All of the data below is to be copied exactly.

□ □ □ □ □

## src/rtl/text_console_writer_defines.svh

```systemverilog
// Assertion macros used by the console writer controller.
`ifndef TEXT_CONSOLE_WRITER_DEFINES_SVH
`define TEXT_CONSOLE_WRITER_DEFINES_SVH

// Property checked at every rising clock edge, off while reset is held.
`define TCW_ASSERT(lbl, clk, rst_n, prop, msg) \
    lbl: assert property (@(posedge clk) disable iff (!rst_n) prop) else $error(msg);

// Antecedent in one cycle implies consequent in the next.
`define TCW_ASSERT_NEXT(lbl, clk, rst_n, ante, cons, msg) \
    lbl: assert property (@(posedge clk) disable iff (!rst_n) (ante) |=> (cons)) \
        else $error(msg);

`endif

```

## src/rtl/tcw_pkg.sv

```systemverilog
`default_nettype none
package tcw_pkg;

    // screen geometry
    localparam int COLUMNS = 80;
    localparam int ROWS    = 25;
    localparam int CELLS   = COLUMNS * ROWS;
    localparam int ADDR_W  = $clog2(CELLS);
    localparam int COL_W   = $clog2(COLUMNS);
    localparam int ROW_W   = $clog2(ROWS);

    // field widths
    localparam int ACTION_W = 2;
    localparam int CHAR_W   = 8;
    localparam int RIDX_W   = 11;
    localparam int COLOR_W  = 8;
    localparam int OCOL_W   = 7;
    localparam int OROW_W   = 5;
    localparam int OPOS_W   = 11;
    localparam int CELL_W   = 16;

    localparam int S_TDATA_W = ((CHAR_W + RIDX_W + 7) / 8) * 8;
    localparam int M_TDATA_W = ((OCOL_W + OROW_W + OPOS_W + CELL_W + 7) / 8) * 8;

    // actions
    localparam logic [ACTION_W-1:0] ACT_PUT   = 2'd0;
    localparam logic [ACTION_W-1:0] ACT_CLEAR = 2'd1;
    localparam logic [ACTION_W-1:0] ACT_READ  = 2'd2;

    // control characters
    localparam logic [CHAR_W-1:0] CH_BACKSPACE = 8'd8;
    localparam logic [CHAR_W-1:0] CH_TAB       = 8'd9;
    localparam logic [CHAR_W-1:0] CH_NEWLINE   = 8'd10;
    localparam logic [CHAR_W-1:0] CH_RETURN    = 8'd13;
    localparam logic [CHAR_W-1:0] CH_SPACE     = 8'd32;
    localparam int                TAB_STEP     = 4;

    localparam logic [COLOR_W-1:0] COLOR_RESET = 8'd7;
    localparam logic [CELL_W-1:0]  CELL_RESET  = 16'h0720;

    typedef enum logic [2:0] {
        ST_INIT,
        ST_IDLE,
        ST_EXEC,
        ST_READ,
        ST_SCROLL,
        ST_BLANK,
        ST_DONE
    } state_t;

    typedef struct packed {
        logic item_load;
        logic exec;
        logic cell_load;
        logic copy;
        logic blank;
        logic init_fill;
        logic out_load;
    } cmd_t;

    typedef struct packed {
        logic is_clear;
        logic is_read;
        logic need_scroll;
        logic copy_done;
        logic fill_last;
    } sts_t;

endpackage
`default_nettype wire

```

## src/rtl/tcw_ctrl.sv

```systemverilog
`default_nettype none
`include "text_console_writer_defines.svh"
module tcw_ctrl
    import tcw_pkg::*;
(
    input  wire  aclk,
    input  wire  aresetn,
    input  wire  s_tvalid,
    output logic s_tready,
    output logic m_tvalid,
    input  wire  m_tready,
    input  sts_t sts,
    output cmd_t cmd
);

    state_t state_reg, state_next;
    logic   out_vld_reg, out_vld_next;

    always_ff @(posedge aclk) begin
        if (!aresetn) begin
            state_reg   <= ST_INIT;
            out_vld_reg <= 1'b0;
        end else begin
            state_reg   <= state_next;
            out_vld_reg <= out_vld_next;
        end
    end

    always_comb begin
        state_next = state_reg;
        case (state_reg)
            ST_INIT: begin
                if (sts.fill_last) state_next = ST_IDLE;
            end
            ST_IDLE: begin
                if (s_tvalid) state_next = ST_EXEC;
            end
            ST_EXEC: begin
                if (sts.is_clear)         state_next = ST_BLANK;
                else if (sts.need_scroll) state_next = ST_SCROLL;
                else if (sts.is_read)     state_next = ST_READ;
                else                      state_next = ST_DONE;
            end
            ST_READ:   state_next = ST_DONE;
            ST_SCROLL: begin
                if (sts.copy_done) state_next = ST_BLANK;
            end
            ST_BLANK: begin
                if (sts.fill_last) state_next = ST_DONE;
            end
            ST_DONE: begin
                if (!out_vld_reg || m_tready) state_next = ST_IDLE;
            end
            default: state_next = ST_INIT;
        endcase
    end

    always_comb begin
        cmd = '0;
        case (state_reg)
            ST_INIT: begin
                cmd.blank     = 1'b1;
                cmd.init_fill = 1'b1;
            end
            ST_IDLE:   cmd.item_load = s_tvalid;
            ST_EXEC:   cmd.exec      = 1'b1;
            ST_READ:   cmd.cell_load = 1'b1;
            ST_SCROLL: cmd.copy      = 1'b1;
            ST_BLANK:  cmd.blank     = 1'b1;
            ST_DONE:   cmd.out_load  = !out_vld_reg || m_tready;
            default:   cmd = '0;
        endcase
    end

    assign out_vld_next = cmd.out_load || (out_vld_reg && !m_tready);
    assign s_tready     = (state_reg == ST_IDLE);
    assign m_tvalid     = out_vld_reg;

    `TCW_ASSERT(a_no_overwrite, aclk, aresetn, out_vld_reg && !m_tready |-> !cmd.out_load, "pending result overwritten")
    `TCW_ASSERT(a_init_quiet, aclk, aresetn, state_reg == ST_INIT |-> !s_tready && !out_vld_reg, "channel active during fill")
    `TCW_ASSERT_NEXT(a_accept_exec, aclk, aresetn, s_tvalid && s_tready, state_reg == ST_EXEC && !s_tready, "accepted word not executed")

endmodule
`default_nettype wire

```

□ □ □ □ □

* RESPONSE AREA
## src/rtl/text_console_writer_defines.svh

```systemverilog
// Assertion macros used by the console writer controller.
`ifndef TEXT_CONSOLE_WRITER_DEFINES_SVH
`define TEXT_CONSOLE_WRITER_DEFINES_SVH

// Property checked at every rising clock edge, off while reset is held.
`define TCW_ASSERT(lbl, clk, rst_n, prop, msg) \
    lbl: assert property (@(posedge clk) disable iff (!rst_n) prop) else $error(msg);

// Antecedent in one cycle implies consequent in the next.
`define TCW_ASSERT_NEXT(lbl, clk, rst_n, ante, cons, msg) \
    lbl: assert property (@(posedge clk) disable iff (!rst_n) (ante) |=> (cons)) \
        else $error(msg);

`endif

```

## src/rtl/tcw_pkg.sv

```systemverilog
`default_nettype none
package tcw_pkg;

    // screen geometry
    localparam int COLUMNS = 80;
    localparam int ROWS    = 25;
    localparam int CELLS   = COLUMNS * ROWS;
    localparam int ADDR_W  = $clog2(CELLS);
    localparam int COL_W   = $clog2(COLUMNS);
    localparam int ROW_W   = $clog2(ROWS);

    // field widths
    localparam int ACTION_W = 2;
    localparam int CHAR_W   = 8;
    localparam int RIDX_W   = 11;
    localparam int COLOR_W  = 8;
    localparam int OCOL_W   = 7;
    localparam int OROW_W   = 5;
    localparam int OPOS_W   = 11;
    localparam int CELL_W   = 16;

    localparam int S_TDATA_W = ((CHAR_W + RIDX_W + 7) / 8) * 8;
    localparam int M_TDATA_W = ((OCOL_W + OROW_W + OPOS_W + CELL_W + 7) / 8) * 8;

    // actions
    localparam logic [ACTION_W-1:0] ACT_PUT   = 2'd0;
    localparam logic [ACTION_W-1:0] ACT_CLEAR = 2'd1;
    localparam logic [ACTION_W-1:0] ACT_READ  = 2'd2;

    // control characters
    localparam logic [CHAR_W-1:0] CH_BACKSPACE = 8'd8;
    localparam logic [CHAR_W-1:0] CH_TAB       = 8'd9;
    localparam logic [CHAR_W-1:0] CH_NEWLINE   = 8'd10;
    localparam logic [CHAR_W-1:0] CH_RETURN    = 8'd13;
    localparam logic [CHAR_W-1:0] CH_SPACE     = 8'd32;
    localparam int                TAB_STEP     = 4;

    localparam logic [COLOR_W-1:0] COLOR_RESET = 8'd7;
    localparam logic [CELL_W-1:0]  CELL_RESET  = 16'h0720;

    typedef enum logic [2:0] {
        ST_INIT,
        ST_IDLE,
        ST_EXEC,
        ST_READ,
        ST_SCROLL,
        ST_BLANK,
        ST_DONE
    } state_t;

    typedef struct packed {
        logic item_load;
        logic exec;
        logic cell_load;
        logic copy;
        logic blank;
        logic init_fill;
        logic out_load;
    } cmd_t;

    typedef struct packed {
        logic is_clear;
        logic is_read;
        logic need_scroll;
        logic copy_done;
        logic fill_last;
    } sts_t;

endpackage
`default_nettype wire

```

## src/rtl/tcw_ctrl.sv

```systemverilog
`default_nettype none
`include "text_console_writer_defines.svh"
module tcw_ctrl
    import tcw_pkg::*;
(
    input  wire  aclk,
    input  wire  aresetn,
    input  wire  s_tvalid,
    output logic s_tready,
    output logic m_tvalid,
    input  wire  m_tready,
    input  sts_t sts,
    output cmd_t cmd
);

    state_t state_reg, state_next;
    logic   out_vld_reg, out_vld_next;

    always_ff @(posedge aclk) begin
        if (!aresetn) begin
            state_reg   <= ST_INIT;
            out_vld_reg <= 1'b0;
        end else begin
            state_reg   <= state_next;
            out_vld_reg <= out_vld_next;
        end
    end

    always_comb begin
        state_next = state_reg;
        case (state_reg)
            ST_INIT: begin
                if (sts.fill_last) state_next = ST_IDLE;
            end
            ST_IDLE: begin
                if (s_tvalid) state_next = ST_EXEC;
            end
            ST_EXEC: begin
                if (sts.is_clear)         state_next = ST_BLANK;
                else if (sts.need_scroll) state_next = ST_SCROLL;
                else if (sts.is_read)     state_next = ST_READ;
                else                      state_next = ST_DONE;
            end
            ST_READ:   state_next = ST_DONE;
            ST_SCROLL: begin
                if (sts.copy_done) state_next = ST_BLANK;
            end
            ST_BLANK: begin
                if (sts.fill_last) state_next = ST_DONE;
            end
            ST_DONE: begin
                if (!out_vld_reg || m_tready) state_next = ST_IDLE;
            end
            default: state_next = ST_INIT;
        endcase
    end

    always_comb begin
        cmd = '0;
        case (state_reg)
            ST_INIT: begin
                cmd.blank     = 1'b1;
                cmd.init_fill = 1'b1;
            end
            ST_IDLE:   cmd.item_load = s_tvalid;
            ST_EXEC:   cmd.exec      = 1'b1;
            ST_READ:   cmd.cell_load = 1'b1;
            ST_SCROLL: cmd.copy      = 1'b1;
            ST_BLANK:  cmd.blank     = 1'b1;
            ST_DONE:   cmd.out_load  = !out_vld_reg || m_tready;
            default:   cmd = '0;
        endcase
    end

    assign out_vld_next = cmd.out_load || (out_vld_reg && !m_tready);
    assign s_tready     = (state_reg == ST_IDLE);
    assign m_tvalid     = out_vld_reg;

    `TCW_ASSERT(a_no_overwrite, aclk, aresetn, out_vld_reg && !m_tready |-> !cmd.out_load, "pending result overwritten")
    `TCW_ASSERT(a_init_quiet, aclk, aresetn, state_reg == ST_INIT |-> !s_tready && !out_vld_reg, "channel active during fill")
    `TCW_ASSERT_NEXT(a_accept_exec, aclk, aresetn, s_tvalid && s_tready, state_reg == ST_EXEC && !s_tready, "accepted word not executed")

endmodule
`default_nettype wire

```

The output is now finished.